For each BDProbeTec ET assay, one positive and three negative controls
(provided with the kit) were tested. To each control, 600 µl of
neutralization buffer was added; the mixture was vortex mixed for
5 s and pulse centrifuged for 10 s. Samples and controls were
randomly distributed into the sample rack. Corresponding numbers of
priming and amplification microwells were placed into their respective
plates. Using a programmable eight-channel pipettor and
aerosol-resistant tips (provided as part of the system), 150 µl of
each sample or control was dispensed into a priming microwell. The
priming microwell plate was covered and incubated at room temperature
for 20 min, after which the cover was discarded and the plate was
placed into a 71.5°C heating block. The amplification microwell plate
was then placed into a 53.5°C heating block for prewarming. After 10 min, 100 µl from each priming microwell was transferred to the
corresponding amplification microwell. Amplification microwells were
sealed, and the plate was immediately placed in the BDProbeTec ET
instrument. Once samples were introduced to the instrument,
amplification and detection occurred in 1 h. The remaining
BDProbeTec ET-processed sample was frozen at 20°C.
Samples with MTBC MOTA (metric other than acceleration) values greater
than 3,400 were considered positive for MTBC regardless of the internal
amplification control (IAC) MOTA. If the MTBC MOTA was less than 3,400 and the IAC MOTA was greater than 5,000, the specimen was considered
negative for MTBC. If the MTBC MOTA was less than 3,400 and the IAC
MOTA was less than 5,000, the result was considered indeterminate and
the processed sample was retested.
If the culture and BDProbeTec ET System results were discordant, the
frozen aliquot of the discrepant sample was reassayed on the BDProbeTec
ET instrument after being thawed at room temperature, heated in the
BDProbeTec ET oven at 105°C for 30 min, and pulse centrifuged.
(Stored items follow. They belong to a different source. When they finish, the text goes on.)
Source: an optimization exercise on an open RTL-to-GDS flow (aim: small area, a short achievable clock period and few clock cycles per item). Production flows keep margins and buffers that such runs may drop.
At most, simulation tests tie the RTL to the original design; equivalence was not proved.

## hmm_viterbi_decoder
module hmm_viterbi_decoder #(
  parameter int DATA_PREC       = 16,
  parameter int HIDDEN_STATES   = 4,
  parameter int OBSERVED_STATES = 4,
  parameter int OBSERVED_LEN    = 16,
  localparam int SW = (HIDDEN_STATES > 1) ? $clog2(HIDDEN_STATES) : 1,
  localparam int OW = (OBSERVED_STATES > 1) ? $clog2(OBSERVED_STATES) : 1
) (
  input  logic                 clk,
  input  logic                 rst,
  input  logic [HIDDEN_STATES*HIDDEN_STATES*DATA_PREC-1:0]   trans,
  input  logic [HIDDEN_STATES*OBSERVED_STATES*DATA_PREC-1:0] emm,
  input  logic [HIDDEN_STATES*DATA_PREC-1:0]                 stationary_distribution,
  input  logic                 in_valid,
  output logic                 in_ready,
  input  logic [OW-1:0]        in_obs,
  output logic                 out_valid,
  input  logic                 out_ready,
  output logic [SW-1:0]        out_state,
  output logic                 out_last,
  output logic [DATA_PREC-1:0] out_prob
);
  localparam int DP = DATA_PREC;
  function automatic logic [DP-1:0] tr_at(input int i, input int k);
    tr_at = trans[(i*4 + k)*DP +: DP];
  endfunction
  typedef enum logic [1:0] {S_WAIT, S_RUN, S_OUT} state_t;
  state_t     state_q;
  logic [2:0] ph_q;
  logic [3:0] t_q;
  logic       full_q;        
  logic       cont_q;        
  logic       abort_q;       
  logic [1:0] obs_q;
  logic       in_ready_q, out_valid_q, out_last_q;
  logic       bpw_q;         
  wire run    = (state_q == S_RUN);
  wire last_f = (t_q == 4'd15);
  wire accept = in_valid & in_ready_q;
  wire out_hs = out_valid_q & out_ready;
  logic [DP-1:0] a_q, b_q, d_q, x1_q, x2_q;
  logic [2:0][DP-1:0] tr_q, p_q;
  logic [3:0][DP-1:0] m_q;
  logic [3:0][1:0]    bpc_q;
  logic [1:0]    st_q, os_q;    
  logic [14:1][3:0][1:0] bp_q;
  logic [DP-1:0] em_y;
  logic [2:0][DP-1:0] tr_y;
  mul16hi u_em (.a(a_q), .b(b_q), .y(em_y));
  mul16hi u_m0 (.a(d_q), .b(tr_q[0]), .y(tr_y[0]));
  mul16hi u_m1 (.a(x1_q), .b(tr_q[1]), .y(tr_y[1]));
  mul16hi u_m2 (.a(x2_q), .b(tr_q[2]), .y(tr_y[2]));
  wire amax = run & last_f & ~abort_q & (ph_q >= 3'd1) & (ph_q <= 3'd4);   
  logic [3:0] fen_q, ffirst_q;
  logic       s0d_q, s1p0_q, s2p1_q, s3p0_q;    
  logic [3:0][1:0]    f_idx;
  logic [3:0][DP-1:0] f_p;
  always_comb begin
    f_idx = '0;
    case (ph_q)
  ...
Size in the first run: roughly 4400 cells after synthesis, roughly 390 flip-flops, about 600 I/O pins.
Settings: LEC_CHECK=0, ABC_CLOCK_PERIOD_IN_PS=5500, CAP_MARGIN=20, CORE_MARGIN=2, CORE_UTILIZATION=40, SLEW_MARGIN=20, SYNTH_HIERARCHICAL=1; clock period 24.0 ns.
standard.sh (not shown) runs the stock make flow with config.mk's settings and CLKGATE_MAP_FILE= SYNTH_SCRIPT=/design/flow/synth_recipe.tcl, a recipe that flattens the netlist after the stock synthesis.
==> flow/flow/run.sh <==
#!/bin/bash
# Layout flow: the standard ORFS flow (standard.sh), with
#  - port buffers of the smallest plain buffer instead of the default delay buffer,
#  - repair_timing asked for extra setup slack so that the layout is sized for speed
#    (the clock and constraints are the design's; only the repair target changes).
set -euo pipefail
source flow/params.sh
bash standard.sh \
  "BUFFER_PORTS_ARGS=-buffer_cell sky130_fd_sc_hd__buf_1" \
  "SETUP_SLACK_MARGIN=${MARGIN}" \
  finish > flow_make.log 2>&1
==> flow/flow/params.sh <==
MARGIN=18.0
The first run passed the timing, DRC and antenna checks.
Additionally, the patient's medical records were reviewed.
Of the 187 specimens for which both fresh and frozen aliquots were
tested by BDProbeTec ET, mycobacteria were isolated from 18 (9.6%); 6 were MTBC, 5 were M. avium complex, 3 were M. fortuitum-chelonae complex, 3 were M. gordonae,
and 1 was a pigmented, rapidly growing mycobacterium that could
not be identified to the species level. BDProbeTec ET results were
positive for 6 of the fresh aliquots, all of which grew MTBC, and
negative for the remaining 181 specimens (sensitivity and specificity,
100%). For the corresponding frozen specimens, BDProbeTec ET results
were positive for 7, 6 of which grew MTBC, and negative for the
remaining 180 specimens (sensitivity 100%, specificity 99.4%). The
overall level of agreement between fresh and frozen samples was 99.5%.
Based on this level of agreement, only frozen samples were tested
thereafter, to optimize labor efficiency.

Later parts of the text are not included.